- Task goal:
Below are the entries; give again exactly the lines from the one mentioning "o22a_1 | 3 |" through the one mentioning "of synthesized area", inclusive.

Stored entries:
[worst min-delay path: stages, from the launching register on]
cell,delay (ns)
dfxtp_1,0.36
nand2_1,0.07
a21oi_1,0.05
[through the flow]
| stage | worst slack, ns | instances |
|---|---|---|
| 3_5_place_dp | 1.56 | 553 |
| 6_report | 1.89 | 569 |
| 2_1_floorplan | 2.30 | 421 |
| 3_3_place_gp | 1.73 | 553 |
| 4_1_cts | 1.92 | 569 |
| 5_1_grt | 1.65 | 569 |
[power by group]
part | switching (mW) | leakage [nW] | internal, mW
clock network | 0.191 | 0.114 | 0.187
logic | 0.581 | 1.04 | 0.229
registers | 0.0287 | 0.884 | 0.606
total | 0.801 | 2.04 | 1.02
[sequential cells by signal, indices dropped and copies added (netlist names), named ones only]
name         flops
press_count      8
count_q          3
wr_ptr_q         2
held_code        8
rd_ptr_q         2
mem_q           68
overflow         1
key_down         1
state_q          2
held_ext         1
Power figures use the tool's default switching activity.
### src/rtl/player_motion_ctl.sv
// Player sprite motion sequencer: walk, jump and gravity, stepped once per VGA frame.
// Optional airborne re-jump token enabled by defining PLAYER_DOUBLE_JUMP_EN.
module player_motion_ctl #(
  parameter int X_START  = 376,
  parameter int X_MIN    = 0,
  parameter int X_MAX    = 752,
  parameter int Y_GROUND = 500,
  parameter int STEP     = 4,
  parameter int JUMP_V   = 12,
  parameter int GRAVITY  = 1,
  parameter int V_MAX    = 15
) (
  input  logic        clk,
  input  logic        rst,
  input  logic        v_tick,
  input  logic        m_left,
  input  logic        m_right,
  input  logic        m_jump,
  input  logic        hold,
  output logic [11:0] xpos_player,
  output logic [11:0] ypos_player,
  output logic        airborne,
  output logic [1:0]  state
);

  typedef enum logic [1:0] {GROUND = 2'd0, JUMP = 2'd1, FALL = 2'd2} st_t;

  localparam logic signed [12:0] XMIN_S = 13'(X_MIN);
  localparam logic signed [12:0] XMAX_S = 13'(X_MAX);
  localparam logic signed [12:0] YGND_S = 13'(Y_GROUND);
  localparam logic signed [12:0] STEP_S = 13'(STEP);
  localparam logic signed [12:0] GRAV_S = 13'(GRAVITY);
  localparam logic signed [12:0] VMAX_S = 13'(V_MAX);

  st_t         st_q, st_d;
  logic [1:0]  left_s, right_s, jump_s;
  logic        vt_q, vt_hist, tick;
  logic        l, r, j;
  logic [11:0] x_q, x_d, y_q, y_d;
  logic [4:0]  vy_q, vy_d;
  logic        armed_q, armed_d, air_d;
  logic        jump_go, land_go, rejump;
  logic signed [12:0] xs, ys, vys, vyn;

  assign l    = left_s[1];
  assign r    = right_s[1];
  assign j    = jump_s[1];
  assign tick = vt_q & ~vt_hist;

  // v_tick history resets high so a low vsync at release never looks like a rising edge
  always_ff @(posedge clk or negedge rst) begin
    if (!rst) begin
      left_s  <= '0;
      right_s <= '0;
      jump_s  <= '0;
      vt_q    <= 1'b1;
      vt_hist <= 1'b1;
    end else begin
      left_s  <= {left_s[0], m_left};
      right_s <= {right_s[0], m_right};
      jump_s  <= {jump_s[0], m_jump};
      vt_q    <= v_tick;
      vt_hist <= vt_q;
    end
  end

`ifdef PLAYER_DOUBLE_JUMP_EN
  logic tok_q;
  assign rejump = j & armed_q & tok_q;
  always_ff @(posedge clk or negedge rst) begin
    if (!rst)          tok_q <= 1'b1;
    else if (land_go)  tok_q <= 1'b1;
    else if (jump_go && st_q != GROUND) tok_q <= 1'b0;
  end
`else
  assign rejump = 1'b0;
`endif

  // State register (FSM state plus the datapath it steps)
  always_ff @(posedge clk or negedge rst) begin
    if (!rst) begin
      st_q     <= GROUND;
      x_q      <= 12'(X_START);
      y_q      <= 12'(Y_GROUND);
      vy_q     <= '0;
      armed_q  <= 1'b1;
      airborne <= 1'b0;
    end else begin
      st_q     <= st_d;
      x_q      <= x_d;
      y_q      <= y_d;
      vy_q     <= vy_d;
      armed_q  <= armed_d;
      airborne <= air_d;
    end
  end

  // Next-state and datapath step, evaluated only on an unheld frame tick
  always_comb begin
    st_d    = st_q;
    x_d     = x_q;
    y_d     = y_q;
    vy_d    = vy_q;
    armed_d = armed_q;
    jump_go = 1'b0;
    land_go = 1'b0;
    xs      = $signed({1'b0, x_q});
    ys      = $signed({1'b0, y_q});
    vys     = $signed({8'd0, vy_q});
    vyn     = '0;
    if (tick && !hold) begin
      if (l && !r) begin
        xs  = xs - STEP_S;
        x_d = (xs < XMIN_S) ? XMIN_S[11:0] : xs[11:0];
      end else if (r && !l) begin
        xs  = xs + STEP_S;
        x_d = (xs > XMAX_S) ? XMAX_S[11:0] : xs[11:0];
      end
      case (st_q)
        GROUND: if (j && armed_q) begin
          vy_d = 5'(JUMP_V); st_d = JUMP; jump_go = 1'b1;
        end
        JUMP: if (rejump) begin
          vy_d = 5'(JUMP_V); jump_go = 1'b1;
        end else if (ys < vys) begin
          y_d = '0; vy_d = '0; st_d = FALL;
        end else begin
          y_d = 12'(ys - vys);
          vyn = vys - GRAV_S;
          if (vyn <= 0) begin
            vy_d = '0; st_d = FALL;
          end else begin
            vy_d = vyn[4:0];
          end
        end
        FALL: begin
          vyn = vys + GRAV_S;
          if (vyn > VMAX_S) vyn = VMAX_S;
          // Landing wins over both the re-jump and a plain fall step
          if (ys + vyn >= YGND_S) begin
            y_d = YGND_S[11:0]; vy_d = '0; st_d = GROUND; land_go = 1'b1;
          end else if (rejump) begin
            vy_d = 5'(JUMP_V); st_d = JUMP; jump_go = 1'b1;
          end else begin
            y_d = 12'(ys + vyn); vy_d = vyn[4:0];
          end
        end
        default: st_d = GROUND;
      endcase
      if (jump_go)  armed_d = 1'b0;
      else if (!j)  armed_d = 1'b1;
    end
  end

  // Output logic
  always_comb begin
    air_d = (st_d != GROUND);
  end

  assign xpos_player = x_q;
  assign ypos_player = y_q;
  assign state       = st_q;

endmodule

### config.mk
export PLATFORM = sky130hd
export DESIGN_NAME = player_motion_ctl
export DESIGN_NICKNAME = d
export VERILOG_FILES = /design/src/rtl/player_motion_ctl.sv
export SDC_FILE = /design/constraint.sdc
export NUM_CORES = 1
export LEC_CHECK = 0
export CAP_MARGIN = 20
export CORE_UTILIZATION = 40
export CTS_CLUSTER_DIAMETER = 30
export DETAILED_ROUTE_END_ITERATION = 8
export PLACE_DENSITY = 0.63
export SETUP_SLACK_MARGIN = 0.02
export SYNTH_ARGS = -nofsm -noshare
export SYNTH_HDL_FRONTEND = slang
export SYNTH_SLANG_ARGS = --single-unit
export TNS_END_PERCENT = 1
### constraint.sdc
create_clock -name clk -period 4 [get_ports clk]
set_input_delay 0.4 -clock clk [delete_from_list [all_inputs] [get_ports clk]]
set_output_delay 0.4 -clock clk [all_outputs]
set_load 0.02 [all_outputs]
==> results.json <==
{
  "end_kind": "flop",
  "start_util": 0.4180,
  "yosys.area.top_type_share": 0.1907,
  "fin_crit_ns": 3.678,
  "synth_area_mm2": 0.003281,
  "tightest_slew_ns": 0.8945,
  "cts_sinks": 39,
  "num_rows": 32,
  "avgViaCountPerCell": 5.788,
  "routed.top_layer": "met4",
  "grt_pass1_vias": 2838,
  "io_buffers": 31,
  "outcome": "finished clean",
  "synth.most_common_cell": "nor2_1",
  "min_period_over_period": 0.9196,
  "ys_types": 67,
  "finalSetupTns_ns": 0,
  "met2WireLength_mm": 3.883,
  "grt-ovfl-total": 0,
  "ys.flop_type": "dfrtp_1",
  "die_area_mm2": 0.008567,
  "die_h_um": 92.56,
  "ir_drop_mv": 0.5197,
  "critPathMaxStageDelay_ns": 0.49,
  "vias": 3079,
  "routedWlPerCell_um": 15.58,
  "track_usage": 0.1998,
  "core_mm2": 0.007848,
  "timing.clock.skew_ns": 0.01101,
  "crit_type": "flop to flop",
  "htreeDepth": 2,
  "timing.critical_path.fanout_max": 10,
  "setup_viol": 0,
  "diodes": 0,
  "ys_seq_area_frac": 0.3028,
  "ys_top_cells_by_count": "40 x nor2_1, 38 x o21ai_0, 33 x nand2_1",
  "nets": 460,
  "drc": 0,
  "dp_hpwl_mm": 6.065,
  "r2r_setup_slack_ns": 0.32,
  "syn_avg_cell_area_um2": 8.120,
  "cp.arrival_ns": 3.91,
  "cts_buffers": 5,
  "hold_buffers": 0,
  "timing.fmax_mhz": 271.9,
  "dpl_worst_slack_ns": 0.2527,
  "crit_path_frequent_cell": "ha_1",
  "rsz0062_at_grt": "no",
  "critical_path_buf_inv_count": 2,
  "routed_wl_mm": 8.288,
  "cts_buffer_depth": 2,
  "grt_start_max_net_pins": 40,
  "p_leak_nw": 1.504,
  "worst_slack_ns": 0.3217,
  "crit_chain": "ha_1 > nand3_1 > mux2i_1 > nand2b_1 > ha_1 > inv_1 > fa_1 > nor2b_1 > o21ai_0 > a21o_1 > and2_1 > o311ai_2 > buf_4 > a21oi_1 > a221o_1",
  "stdcell_count": 532,
  "drt_iter0_drc": 161,
  "finalHoldViolCount": 0,
  "slew_viol_final": 0,
  "antenna_left": 0,
  "synthCells": 404,
  "reg2reg_from": "vy_q[0]$_DFFE_PN0P_",
  "areaGrowthSynthToFinish_pct": 15.06,
  "ios": 34,
  "power.density_mw_per_mm2": 747.6,
  "drive_gt1_frac": 0.09767,
  "die_x_um": 92.56,
  "cts_tree": "built",
  "nFillCells": 796,
  "cp.required_ns": 4.23,
  "crit_path_start_kind": "flop",
  "cts.root.buffer_cell": "clkbuf_8",
  "antenna_found_initial": 0,
  "relSlewSlack": 0.4037,
  "synth-edff-count": 0,
  "wl_met3_um": 435,
  "grt_pass1_wl_mm": 13.73,
  "min_path_type": "input pin to async pin",
  "clk_latency_ns": 0.30,
  "cap_violations": 0,
  "cp_slowest_cell": "dfrtp_1",
  "async_reset_ff_frac": 1.000,
  "synth-seq-cells": 39,
  "dp.cells": 524,
  "gp_congestion": 0.8938,
  "dr.pass1.iters": 5,
  "ys.warnings.count": 0,
  "synth_area_leaders": "dfrtp_1 19%, dfstp_2 11%, ha_1 8.4%, o21ai_0 5.8%, a21oi_1 4.6%",
  "clk_pin_slew_ns": 0.09,
  "wirelength_met1_mm": 3.792,
  "timing.rr.end": "ypos_player[5]$_DFFE_PN1P_",
  "synth_top_cell_by_area": "dfrtp_1",
  "crit_family": "compound AO/OA/AOI/OAI gates",
  "r2r_cells": 15
}
cell usage in the layout, fill, tap and decap left out, types with 3 or more instances in the layout:
| cell | count |
|---|---|
| a211o_1 | 3 |
| a211oi_1 | 6 |
| a21o_1 | 3 |
| a21oi_1 | 30 |
| a221o_1 | 3 |
| a31oi_1 | 5 |
| and2_1 | 5 |
| and3_1 | 5 |
| and3b_1 | 3 |
| and4_1 | 3 |
| buf_4 | 4 |
| clkbuf_8 | 5 |
| clkdlybuf4s50_1 | 30 |
| conb_1 | 4 |
| dfrtp_1 | 25 |
| dfstp_2 | 14 |
| ha_1 | 22 |
| inv_1 | 23 |
| nand2_1 | 32 |
| nand2b_1 | 3 |
| nand3_1 | 12 |
| nand4_1 | 4 |
| nor2_1 | 40 |
| nor2b_1 | 9 |
| nor3_1 | 10 |
| nor3b_1 | 3 |
| nor4_1 | 4 |
| o21a_1 | 3 |
| o21ai_0 | 38 |
| o22a_1 | 3 |
| o31ai_1 | 3 |
| or2_2 | 5 |
| or3_1 | 5 |
| xnor2_1 | 7 |
| xor2_1 | 5 |
metal layers:
metal	global-route usage	vias up
met5	0	-
met4	0.07422	0
met3	0.03120	15
met2	0.3259	93
met1	0.2658	1446
li1	-	1525
logic make-up (layout without fill, tap and decap cells):
kind of cell	after synthesis	count (layout)	share of synthesized area
xor gates and xnor gates	12	12	0.03204
DFF	39	39	0.3028
adders and majority gates	24	24	0.09611
buffers and inverters	43	66	0.05721
other	1	4	0.001143
muxes	3	3	0.009535
AOI/OAI and AO/OA	128	128	0.2571
and+or+nand+nor	154	154	0.2441
through the flow:
stage / hold slack (ns) / power (W) / util / area [um2]
5_1_grt: 0.2907 / 0.003057 / 0.4810 / 3775
4_1_cts: 0.2542 / 0.002805 / 0.4799 / 3766
6_report: 0.2211 / 0.002822 / 0.4810 / 3775
3_3_place_gp: 0.3336 / 0.002436 / 0.4656 / 3654
2_1_floorplan: 0.1044 / 0.001982 / - / 3292
3_5_place_dp: 0.3347 / 0.002455 / 0.4656 / 3654
layout make-up:
type	instances	area, um2	area share
multi-input combinational	325	2120	0.5615
sequential	39	993.5	0.2632
timing repair buffer	35	335.3	0.08883
tap	102	127.6	0.03381
inverter	23	86.33	0.02287
clock buffer	5	68.82	0.01823
clock inverter	3	43.79	0.01160
worst register-to-register path, stage by stage, from the launching register on:
cell and delay, ns:
dfrtp_1 0.49, ha_1 0.29, nand3_1 0.11, mux2i_1 0.29
nand2b_1 0.15, ha_1 0.19, inv_1 0.06, fa_1 0.39
nor2b_1 0.17, o21ai_0 0.17, a21o_1 0.24, and2_1 0.18
o311ai_2 0.34, buf_4 0.20, a21oi_1 0.06, a221o_1 0.26
worst max-delay path by stage:
stage,cells after the start,to,start
after detailed placement,14,ypos_player[11]$_DFFE_PN0P_,vy_q[0]$_DFFE_PN0P_
after floorplan,14,ypos_player[11]$_DFFE_PN0P_,vy_q[0]$_DFFE_PN0P_
after global routing,14,ypos_player[11]$_DFFE_PN0P_,vy_q[0]$_DFFE_PN0P_
after global placement,14,ypos_player[11]$_DFFE_PN0P_,vy_q[0]$_DFFE_PN0P_
final,15,ypos_player[5]$_DFFE_PN1P_,vy_q[0]$_DFFE_PN0P_
after CTS,14,ypos_player[3]$_DFFE_PN0P_,vy_q[0]$_DFFE_PN0P_
power by group:
part / internal [W] / total [W] / switching (W) / leakage (nW)
clock: 0.000186 / 0.000340 / 0.000155 / 0.0581
combinational: 0.000752 / 0.00168 / 0.000924 / 0.995
sequential: 0.000553 / 0.000806 / 0.000253 / 0.450
total: 0.00149 / 0.00282 / 0.00133 / 1.50
what timing repair did:
| action | CTS | global route |
|---|---|---|
| buffers inserted | 0 | 0 |
| setup endpoints to repair | 0 | 9 |
| resized for setup | 0 | 2 |
state kept, by name, summed over array words and instances, names as in the netlist:
name         flops
airborne         1
armed_q          1
jump_s           2
left_s           2
right_s          2
state            2
vt_hist          1
vt_q             1
vy_q             5
xpos_player     10
ypos_player     12
No activity file was read; power rests on OpenSTA's default activity.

- Output of the task:
| o22a_1 | 3 |
| o31ai_1 | 3 |
| or2_2 | 5 |
| or3_1 | 5 |
| xnor2_1 | 7 |
| xor2_1 | 5 |
metal layers:
metal	global-route usage	vias up
met5	0	-
met4	0.07422	0
met3	0.03120	15
met2	0.3259	93
met1	0.2658	1446
li1	-	1525
logic make-up (layout without fill, tap and decap cells):
kind of cell	after synthesis	count (layout)	share of synthesized area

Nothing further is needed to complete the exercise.